La magnitud de la convocatoria tiene una mejor explicación, y es que la lista Verde sabe que en las próximas elecciones habrá un retador que no la desafiará con los postulados teóricos del trotskismo, sino con la frontal (y razonable) acusación de haber entregado lo que dijo haber perdido.
Una oposición que, tras el vendaval que sacudió a los municipales, merece atención, por ofrecerse a sus electores como el vehículo para castigar al oficialismo gremial. Una oposición que conviene cortar de cuajo antes de que empiece a crecer. Y ninguna manera mejor de hacerlo que controlando al organismo que dirime cualquier reclamo en el proceso electoral.
Ahora bien, más allá de cuántos afiliados votaron vale preguntarse cuáles.
Varios asistentes a la asamblea destacan la presencia mayoritaria de mandos medios interinos. Es decir, de jefes de área, departamento o despacho que no revistan en esa categoría en virtud de una designación permanente, sino en razón de una designación precaria, periódica del Ejecutivo. Simplifiquemos, municipales que deben su jerarquía a la gestión y que pueden, sin más, perderla si así lo decidiera su empleador.
Es curioso, porque habitualmente quienes se encuentran en esa situación son reacios a participar de actividades gremiales que pudieran disgustar al “jefe”.

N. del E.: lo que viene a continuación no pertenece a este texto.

==> src/hw/scope_pkg.sv <==
//----------------------------------------
// shared types of the digitizer core
// opcode and state values match the host software
//----------------------------------------
package scope_pkg;

	localparam int          SAMPLE_W = 12;     // adc resolution
	localparam logic [31:0] VERSION  = 32'd18; // firmware version, returned by OP_INFO

	typedef logic signed [SAMPLE_W-1:0] sample_t;

	typedef enum logic [7:0] {
		OP_READ       = 8'd0, // stream the sample buffer
		OP_ARM        = 8'd1, // arm and poll status
		OP_INFO       = 8'd2, // version readback
		OP_TRIG_SET   = 8'd8, // thresholds, pre-offset, time over threshold
		OP_DOWNSAMPLE = 8'd9  // write strobe divider
	} opcode_e;

	typedef enum logic [7:0] {
		ACQ_READY     = 8'd0,
		ACQ_RISE_ARM  = 8'd1,   // waiting below the lower threshold
		ACQ_RISE_FIRE = 8'd2,   // counting above the upper threshold
		ACQ_FALL_ARM  = 8'd3,
		ACQ_FALL_FIRE = 8'd4,
		ACQ_POST      = 8'd250, // taking post-trigger words
		ACQ_DONE      = 8'd251  // frozen until read out
	} acq_state_e;

	// one 8-byte command, byte 0 is always the opcode
	typedef union packed {
		logic [7:0][7:0] bytes; // bytes[k] arrived k-th
		struct packed {
			logic [31:0] len;   // bytes 4-7, little endian
			logic [23:0] pad;
			opcode_e     opcode;
		} rd;
	} cmd_word_u;

endpackage

==> src/hw/capture_writer.sv <==
//----------------------------------------
// one write every 2^downsample clocks
//----------------------------------------
module capture_writer
	import scope_pkg::*;
#(
	parameter int ADDR_W = 10
) (
	input  logic              clk,
	input  logic              rstn,
	input  logic              i_capture_en,
	input  logic [4:0]        i_downsample,
	output logic              o_wr_stb,
	output logic [ADDR_W-1:0] o_wr_addr
);

	logic [31:0] div_cnt;
	logic [31:0] div_max;
	logic        stb_q;

	assign div_max  = (32'd1 << i_downsample) - 32'd1;
	assign o_wr_stb = stb_q & i_capture_en; // a strobe in flight is dropped on freeze

	always_ff @(posedge clk or negedge rstn) begin
		if (!rstn) begin
			div_cnt   <= '0;
			stb_q     <= 1'b0;
			o_wr_addr <= '0;
		end else begin
			stb_q <= 1'b0;
			if (i_capture_en) begin
				if (div_cnt >= div_max) begin // >= covers a shrinking divider
					div_cnt <= '0;
					stb_q   <= 1'b1;
				end else begin
					div_cnt <= div_cnt + 32'd1;
				end
			end
			if (o_wr_stb)
				o_wr_addr <= o_wr_addr + 1'b1; // circular, wraps at 2^ADDR_W
		end
	end

endmodule

==> config.mk <==
export PLATFORM = sky130hd
export DESIGN_NAME = capture_writer
export DESIGN_NICKNAME = d
export VERILOG_FILES = /design/src/hw/scope_pkg.sv /design/src/hw/capture_writer.sv
export SDC_FILE = /design/constraint.sdc
export NUM_CORES = 1
export LEC_CHECK = 0
export ABC_AREA = 1
export BUFFER_PORTS_ARGS = -buffer_cell sky130_fd_sc_hd__clkbuf_2
export CAP_MARGIN = 40
export CORE_ASPECT_RATIO = 1.5
export CORE_MARGIN = 2
export CORE_UTILIZATION = 57
export DETAILED_ROUTE_END_ITERATION = 10
export GPL_TIMING_DRIVEN = 0
export PLACE_DENSITY = 0.77
export SLEW_MARGIN = 20
export SYNTH_ARGS = -nofsm -noshare
export SYNTH_HDL_FRONTEND = slang
export SYNTH_SLANG_ARGS = --single-unit
==> constraint.sdc <==
create_clock -name clk -period 1.85 [get_ports clk]
set_clock_uncertainty 0.2 [all_clocks]
set_input_delay 0.0925 -clock clk [delete_from_list [all_inputs] [get_ports clk]]
set_output_delay 0.0925 -clock clk [all_outputs]
set_load 0.01 [all_outputs]
==> impl_metrics.yaml <==
synth:
  synth_fa_ha_area_frac: 0.112
  synth_flop_cell: "dfrtp_1"
  synth-edff-count: 0
  synthTopCellsByCount: "nand2_1 (175), inv_1 (77), nor2_1 (66)"
  synth.net_count: 635
  yosysWarnings: 0
  synth-seq-cells: 43
  syn-cell-area_sq_um: 3900
  synth_xor_area_frac: 0.0696
  syn_area_per_cell_sq_um: 6.59
  async_flop_share: 1.00
  synth_top_area_cell: "dfrtp_1"
  muxShareOfSynthArea: 0
  synthCells: 592
  synth-simple-area-share: 0.383
  synth_top_family_by_area: "simple AND/OR/NAND/NOR gates"
  ys_types: 33
  synth_top_area_frac: 0.276
  synth_compound_area_frac: 0.0684
  yosysSeqAreaShare: 0.276
  yosys-top-cells-area: "dfrtp_1 (28%), nand2_1 (17%), ha_1 (11%)"
  yosysMostFrequentCell: "nand2_1"
drt:
  routed_wl_mm: 10.6
  final_antenna_net_count: 0
  vias_per_cell: 5.57
  num_vias: 4019
  top_layer: "met4"
  wl_met1_mm: 4.25
  wl_per_cell_microns: 14.8
  drt_iter0_markers: 264
  route.met2.wl_mm: 5.49
  dr_wl_met3_microns: 451
  route.detailed.drc: 0
  dr.pass1.iters: 5
clock_network:
  clkLatencyLatePin_ns: 0.31
  clock_sinks: 43
  clockBufferDepth: 2
  clk_pin_slew_worst_paths_ns: 0.09
  cts_buffers: 5
  cts_root_buf: "clkbuf_8"
  h-tree-depth: 2
  cts_tree: "built"
worst_setup_path:
  startpoint_type: "input port"
  crit_required_ns: 1.88
  critPathMaxFanout: 6
  r2r_slack_ns: -0.30
  endpoint_kind: "register"
  path_common_cell: "nand2_1"
  path_delay_family: "simple AND/OR/NAND/NOR gates"
  arrival_ns: 2.75
  crit_type: "input port to register"
  crit_slowest_cell: "nor3_4"
  cp_num_buf_inv: 5
  max_stage_delay_ns: 0.30
finish:
  drive_above_1_share: 0.217
  final_util: 0.748
  fin_cells: 721
  antennaDiodeCount: 0
  areaGrowthSynthToFinish_pct: 26.1
  final_cell_area_sq_um: 4920
  final_nets: 687
grt:
  overflow: 0
  grt_max_degree: 26
  track_usage: 0.289
  grt_pass1_vias: 3844
  grt_antenna_before_repair: 0
  grt_pass1_wl_mm: 17.6
timing:
  min_period_ns: 2.72
  slew_headroom: 0.493
  drv_slew: 0
  max_freq_mhz: 368
  finalHoldViolations: 0
  fin_crit_sh: 1.47
  setup_violations: 33
  tightest_slew_ns: 0.760
  grt_setup_unrepaired: "true"
  worst_slack_ns: -0.870
pwr:
  p_leak_nw: 2.48
  power_frac_seq: 0.382
  p_sw_frac: 0.394
  p_sw_mw: 1.33
  p_comb_frac: 0.390
  p_int_mw: 2.05
  power_mw: 3.38
  clock_power_share: 0.228
  ir_drop_mv: 0.470
  power.density_nw_per_um2: 688
floorplanning:
  io_pins: 19
  rows: 36
  die_w_microns: 71.5
  fp.dieArea_sq_um: 7530
  die-height_microns: 105
  start_util: 0.593
  core-area_sq_um: 6580
hold_path:
  hold_class: "input port to register"
place:
  numPortBuffers: 16
  place_inst: 685
  placed_cell_area_sq_um: 4190
  gp_congestion: 0.899
  dp_hpwl_mm: 7.35
run_status:
  status: "complete, but fails checks"
  failed_checks: "setup timing"
job:
  cap_violations: 0
-- final cells by class --
cell class                      instances  area [sq um]
Clock buffer                            5          68.8
Clock inverter                          3          46.3
Multi-Input combinational cell        459          2790
Sequential cell                        43          1080
Fill cell                             493          1660
Inverter                               83           347
Timing Repair Buffer                   44           417
Buffer                                  8          73.8
Tap cell                               76          95.1
-- state kept, by name, indices dropped and copies added (netlist names) --
signal / cells
stb_q: 1
div_cnt: 32
o_wr_addr: 10
-- metrics by stage --
step	worst slack (ns)	hold slack [ns]	TNS [ns]
2_1_floorplan	-0.912	-0.403	-29.48
3_3_place_gp	-1.48	0.127	-47.63
3_5_place_dp	-1.54	-0.117	-49.58
4_1_cts	-0.781	0.0237	-25.00
5_1_grt	-1.02	0.0843	-32.64
6_report	-0.870	0.0486	-28.09
-- repair_timing --
action | in CTS | in global routing
pin swaps | 22 | 29
resized for setup | 75 | 22
endpoints found under the hold margin | 45 | 0
cloned | 4 | 0
endpoints found under the setup margin | 33 | 34
hold buffers | 3 | 0
buffers inserted | 18 | 3
-- cells in the final DEF, fill, tap and decap left out, types with 13 or more instances in the layout --
cell type	n
nand2_1	166
inv_1	72
nor2_1	60
dfrtp_1	43
nand3_1	41
ha_1	34
a21oi_2	25
xor2_1	20
buf_4	17
nand4_1	16
nor3_1	13
-- power by group through the flow --
stage | clock network [mW] | logic, mW | registers, mW
after global placement | 0 | 0.926 | 1.30
after CTS | 0.778 | 1.23 | 1.29
final | 0.770 | 1.32 | 1.29
after floorplan | 0 | 0.711 | 1.25
after detailed placement | 0 | 0.961 | 1.30
after global routing | 0.818 | 1.47 | 1.31
-- metal layers --
metal  track usage  vias to the layer above
li1              -                     1997
met1         0.346                     1863
met2         0.491                      125
met3        0.0449                       34
met4         0.150                        0
met5             0                        -
-- final timing paths --
path | end | startpoint | cells after the start
max in group asynchronous | div_cnt[17] | rstn | 3
worst max-delay path | div_cnt[4] | i_downsample[1] | 25
worst max register to register | div_cnt[18] | div_cnt[15] | 11
worst min-delay path | stb_q | i_capture_en | 3
worst min register to register | o_wr_addr[9] | o_wr_addr[9] | 1
min in group asynchronous | o_wr_addr[4] | rstn | 2
-- cell families after synthesis --
group / after synthesis
other cells: 1
flops: 43
buf+inv: 91
fa+ha+maj: 35
compound gates: 50
xor+xnor: 31
simple gates: 341
-- worst min-delay path: stages --
cell	delay, ns
buf_2	0.17
inv_2	0.18
a21oi_1	0.07
Note: power is estimated with default switching activity, not from simulation.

Avancemos. Apenas iniciada la asamblea hubo varios sorprendidos, ya no por el éxito de la convocatoria, sino por las palabras de Ariel Quiñone -otrora arquitecto de la lista Naranja, principal challenger que el oficialismo gremial tuvo en los últimos 20 años- que propuso a Beatriz Biolatto y Daniel “Chiquito” Fernández como moderadores de la reunión.
Esto disgustó al puñado de delegados que supieron acompañarlo en el pasado, algunos de los cuales decidieron acercarse a Aldo Cabello, líder de la lista Violeta, una vez terminada la asamblea.

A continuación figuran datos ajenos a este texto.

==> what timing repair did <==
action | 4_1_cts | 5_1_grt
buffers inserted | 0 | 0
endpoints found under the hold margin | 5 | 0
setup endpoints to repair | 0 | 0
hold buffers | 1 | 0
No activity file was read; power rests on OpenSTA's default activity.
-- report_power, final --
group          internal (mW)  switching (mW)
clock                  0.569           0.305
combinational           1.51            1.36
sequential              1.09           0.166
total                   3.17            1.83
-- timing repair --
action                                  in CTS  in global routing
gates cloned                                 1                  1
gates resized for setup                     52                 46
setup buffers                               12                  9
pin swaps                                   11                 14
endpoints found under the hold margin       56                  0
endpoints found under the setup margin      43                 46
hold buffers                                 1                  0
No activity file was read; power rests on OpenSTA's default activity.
## src/hw/scope_pkg.sv

```systemverilog
//----------------------------------------
// shared types of the digitizer core
// opcode and state values match the host software
//----------------------------------------
package scope_pkg;

	localparam int          SAMPLE_W = 12;     // adc resolution
	localparam logic [31:0] VERSION  = 32'd18; // firmware version, returned by OP_INFO

	typedef logic signed [SAMPLE_W-1:0] sample_t;

	typedef enum logic [7:0] {
		OP_READ       = 8'd0, // stream the sample buffer
		OP_ARM        = 8'd1, // arm and poll status
		OP_INFO       = 8'd2, // version readback
		OP_TRIG_SET   = 8'd8, // thresholds, pre-offset, time over threshold
		OP_DOWNSAMPLE = 8'd9  // write strobe divider
	} opcode_e;

	typedef enum logic [7:0] {
		ACQ_READY     = 8'd0,
		ACQ_RISE_ARM  = 8'd1,   // waiting below the lower threshold
		ACQ_RISE_FIRE = 8'd2,   // counting above the upper threshold
		ACQ_FALL_ARM  = 8'd3,
		ACQ_FALL_FIRE = 8'd4,
		ACQ_POST      = 8'd250, // taking post-trigger words
		ACQ_DONE      = 8'd251  // frozen until read out
	} acq_state_e;

	// one 8-byte command, byte 0 is always the opcode
	typedef union packed {
		logic [7:0][7:0] bytes; // bytes[k] arrived k-th
		struct packed {
			logic [31:0] len;   // bytes 4-7, little endian
			logic [23:0] pad;
			opcode_e     opcode;
		} rd;
	} cmd_word_u;

endpackage

```

## src/hw/reply_streamer.sv

```systemverilog
//----------------------------------------
// next ram word is fetched only after the current one is fully sent
// a zero-length read finishes without any output word
//----------------------------------------
module reply_streamer
	import scope_pkg::*;
#(
	parameter int N_LANES = 4,
	parameter int ADDR_W  = 10
) (
	input  logic                  clk,
	input  logic                  rstn,
	input  logic                  i_start_word,
	input  logic [31:0]           i_word,
	input  logic                  i_start_read,
	input  logic [ADDR_W-1:0]     i_read_addr,
	input  logic [31:0]           i_read_len,
	output logic [ADDR_W-1:0]     o_rd_addr,
	input  sample_t [N_LANES-1:0] i_rd_data,
	output logic                  o_tx_valid,
	output logic [31:0]           o_tx_data,
	output logic                  o_tx_last,
	input  logic                  i_tx_ready,
	output logic                  o_done
);

	localparam int PAIRS  = N_LANES / 2;
	localparam int PAIR_W = (PAIRS > 1) ? $clog2(PAIRS) : 1;

	typedef enum logic [1:0] {S_IDLE, S_ADDR, S_LOAD, S_SEND} st_e;

	st_e                   state;
	logic [31:0]           remaining; // words still to go, current one included
	logic [PAIR_W-1:0]     pair;      // lane pair being sent
	sample_t [N_LANES-1:0] line;      // ram word being sent
	logic                  accept;

	assign accept = o_tx_valid & i_tx_ready;

	// lane 2k in the low half, lane 2k+1 in the high half
	function automatic logic [31:0] pack_pair(sample_t [N_LANES-1:0] w, int k);
		return {{(16-SAMPLE_W){1'b0}}, w[2*k+1], {(16-SAMPLE_W){1'b0}}, w[2*k]};
	endfunction

	always_ff @(posedge clk or negedge rstn) begin
		if (!rstn) begin
			state      <= S_IDLE;
			remaining  <= '0;
			pair       <= '0;
			o_rd_addr  <= '0;
			o_tx_valid <= 1'b0;
			o_tx_last  <= 1'b0;
			o_done     <= 1'b0;
		end else begin
			o_done <= 1'b0;
			case (state)
				S_IDLE: begin
					if (i_start_word) begin
						remaining  <= 32'd1;
						o_tx_valid <= 1'b1;
						o_tx_last  <= 1'b1;
						state      <= S_SEND;
					end else if (i_start_read) begin
						remaining <= i_read_len;
						o_rd_addr <= i_read_addr;
						if (i_read_len == 32'd0)
							o_done <= 1'b1;
						else
							state <= S_ADDR;
					end
				end
				S_ADDR: state <= S_LOAD; // ram latches the address now
				S_LOAD: begin
					pair       <= '0;
					o_tx_valid <= 1'b1;
					o_tx_last  <= (remaining == 32'd1);
					state      <= S_SEND;
				end
				S_SEND: begin
					if (accept) begin
						remaining <= remaining - 32'd1;
						if (remaining == 32'd1) begin // final word taken
							o_tx_valid <= 1'b0;
							o_tx_last  <= 1'b0;
							o_done     <= 1'b1;
							state      <= S_IDLE;
						end else if (pair == PAIR_W'(PAIRS - 1)) begin
							o_tx_valid <= 1'b0;
							o_rd_addr  <= o_rd_addr + 1'b1; // circular like the writer
							state      <= S_ADDR;
						end else begin
							pair      <= pair + 1'b1;
							o_tx_last <= (remaining == 32'd2);
						end
					end
				end
				default: state <= S_IDLE;
			endcase
		end
	end

	// data path, held while waiting for ready
	always_ff @(posedge clk) begin
		if (state == S_IDLE && i_start_word) begin
			o_tx_data <= i_word;
		end else if (state == S_LOAD) begin
			line      <= i_rd_data;
			o_tx_data <= pack_pair(i_rd_data, 0);
		end else if (state == S_SEND && accept && pair != PAIR_W'(PAIRS - 1)) begin
			o_tx_data <= pack_pair(line, int'(pair) + 1);
		end
	end

endmodule

```
File: src/source/asi_defines.svh
`ifndef ASI_DEFINES_SVH
`define ASI_DEFINES_SVH

// ----------------------------------------
// AXI bus widths
// ----------------------------------------

// Data bus width in bits
`define ASI_DW 64
// Address width
`define ASI_AW 32
// ID tag width
`define ASI_IW 4
// Burst length field width
`define ASI_LW 8
// Transfer size field width
`define ASI_SW 3
// Bytes per data word
`define ASI_BYTES 8

// ----------------------------------------
// Buffer depths and memory timing
// ----------------------------------------

// Outstanding read addresses
`define ASI_OD 4
// R buffer depth, also the credit count after reset
`define ASI_RD 16
// Memory wait states, at least one
`define ASI_WS 2

// Bursts may not cross a 4 KB page
`define ASI_BOUND_BIT 12

`endif

File: src/source/asi_pkg.sv
`include "asi_defines.svh"

package asi_pkg;

    // ----------------------------------------
    // Encodings
    // ----------------------------------------

    // AXI burst type, WRAP handled like INCR
    typedef enum logic [1:0] {
        FIXED = 2'b00,
        INCR  = 2'b01,
        WRAP  = 2'b10,
        RSVD  = 2'b11
    } burst_e;

    // Read response, only the two used codes
    typedef enum logic [1:0] {
        OKAY   = 2'b00,
        SLVERR = 2'b10
    } resp_e;

    // Burst phase of the generator
    typedef enum logic [1:0] {
        FIRST = 2'b00,
        BURST = 2'b01,
        IDLE  = 2'b10
    } phase_e;

    // ----------------------------------------
    // Payload structs
    // ----------------------------------------

    // One AR request as held in the AR buffer
    typedef struct packed {
        logic [`ASI_IW-1:0] id;
        logic [`ASI_AW-1:0] addr;
        logic [`ASI_LW-1:0] len;
        logic [`ASI_SW-1:0] size;
        burst_e             burst;
    } ar_req_t;

    // One memory read, one per beat
    typedef struct packed {
        logic [`ASI_AW-1:0] addr;
        logic [`ASI_SW-1:0] size;
        logic               last;
    } mem_req_t;

    // Side info that follows a beat through the memory latency
    typedef struct packed {
        logic [`ASI_IW-1:0] id;
        resp_e              resp;
        logic               last;
    } beat_tag_t;

    // One R channel beat as held in the R buffer
    typedef struct packed {
        logic [`ASI_IW-1:0] id;
        logic [`ASI_DW-1:0] data;
        resp_e              resp;
        logic               last;
    } r_beat_t;

endpackage

File: src/source/sync_fifo.sv
module sync_fifo #(
    parameter int DEPTH = 4,
    parameter int WIDTH = 8
) (
    input  logic             clk,
    input  logic             rst_n,
    input  logic             push,
    input  logic             pop,
    input  logic [WIDTH-1:0] wdata,
    output logic [WIDTH-1:0] rdata,
    output logic             full,
    output logic             empty
);

    // Pointer and occupancy widths
    localparam int PW = (DEPTH > 1) ? $clog2(DEPTH) : 1;
    localparam int CW = $clog2(DEPTH + 1);

    logic [WIDTH-1:0] mem [DEPTH];
    logic [PW-1:0]    wr_ptr;
    logic [PW-1:0]    rd_ptr;
    logic [CW-1:0]    count;
    logic             do_push;
    logic             do_pop;

    // Requests on a full or empty FIFO are dropped
    assign do_push = push && !full;
    assign do_pop  = pop && !empty;

    assign full  = (count == CW'(DEPTH));
    assign empty = (count == '0);

    // Show-ahead read, oldest entry on rdata
    assign rdata = mem[rd_ptr];

    // ----------------------------------------
    // Storage
    // ----------------------------------------
    always_ff @(posedge clk) begin
        if (do_push) begin
            mem[wr_ptr] <= wdata;
        end
    end

    // ----------------------------------------
    // Pointers and count
    // ----------------------------------------
    always_ff @(posedge clk or negedge rst_n) begin
        if (!rst_n) begin
            wr_ptr <= '0;
            rd_ptr <= '0;
            count  <= '0;
        end else begin
            // Wrap at DEPTH, also for depths that are not a power of two
            if (do_push) begin
                wr_ptr <= (wr_ptr == PW'(DEPTH - 1)) ? '0 : wr_ptr + 1'b1;
            end
            if (do_pop) begin
                rd_ptr <= (rd_ptr == PW'(DEPTH - 1)) ? '0 : rd_ptr + 1'b1;
            end
            // Simultaneous push and pop keeps the count
            if (do_push && !do_pop) begin
                count <= count + 1'b1;
            end else if (do_pop && !do_push) begin
                count <= count - 1'b1;
            end
        end
    end

endmodule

Es que ya no hay dudas, no habrá otro espacio que desafíe al actual oficialismo gremial y que, con mejores o peores chances en el corto plazo, se disponga a construir una alternativa con miras a la sucesión de Rubén Daniele al frente del sindicato. Sucesión que, más tarde o más temprano, deberá llegar.
La pregunta ahora es si la lista Violeta llegará realmente a constituirse o naufragará en los días que restan hasta en 3 de febrero. Como obstáculos encontrará los cantos de sirena de la propia lista Verde, que seguramente intentará desactivar el armado. Y hasta tal vez con las dificultades que entraña desafiar a un Rubén Daniele en que la gestión parece ver el elemento ordenador que resume los problemas de esa federación de reparticiones que se llama Suoem.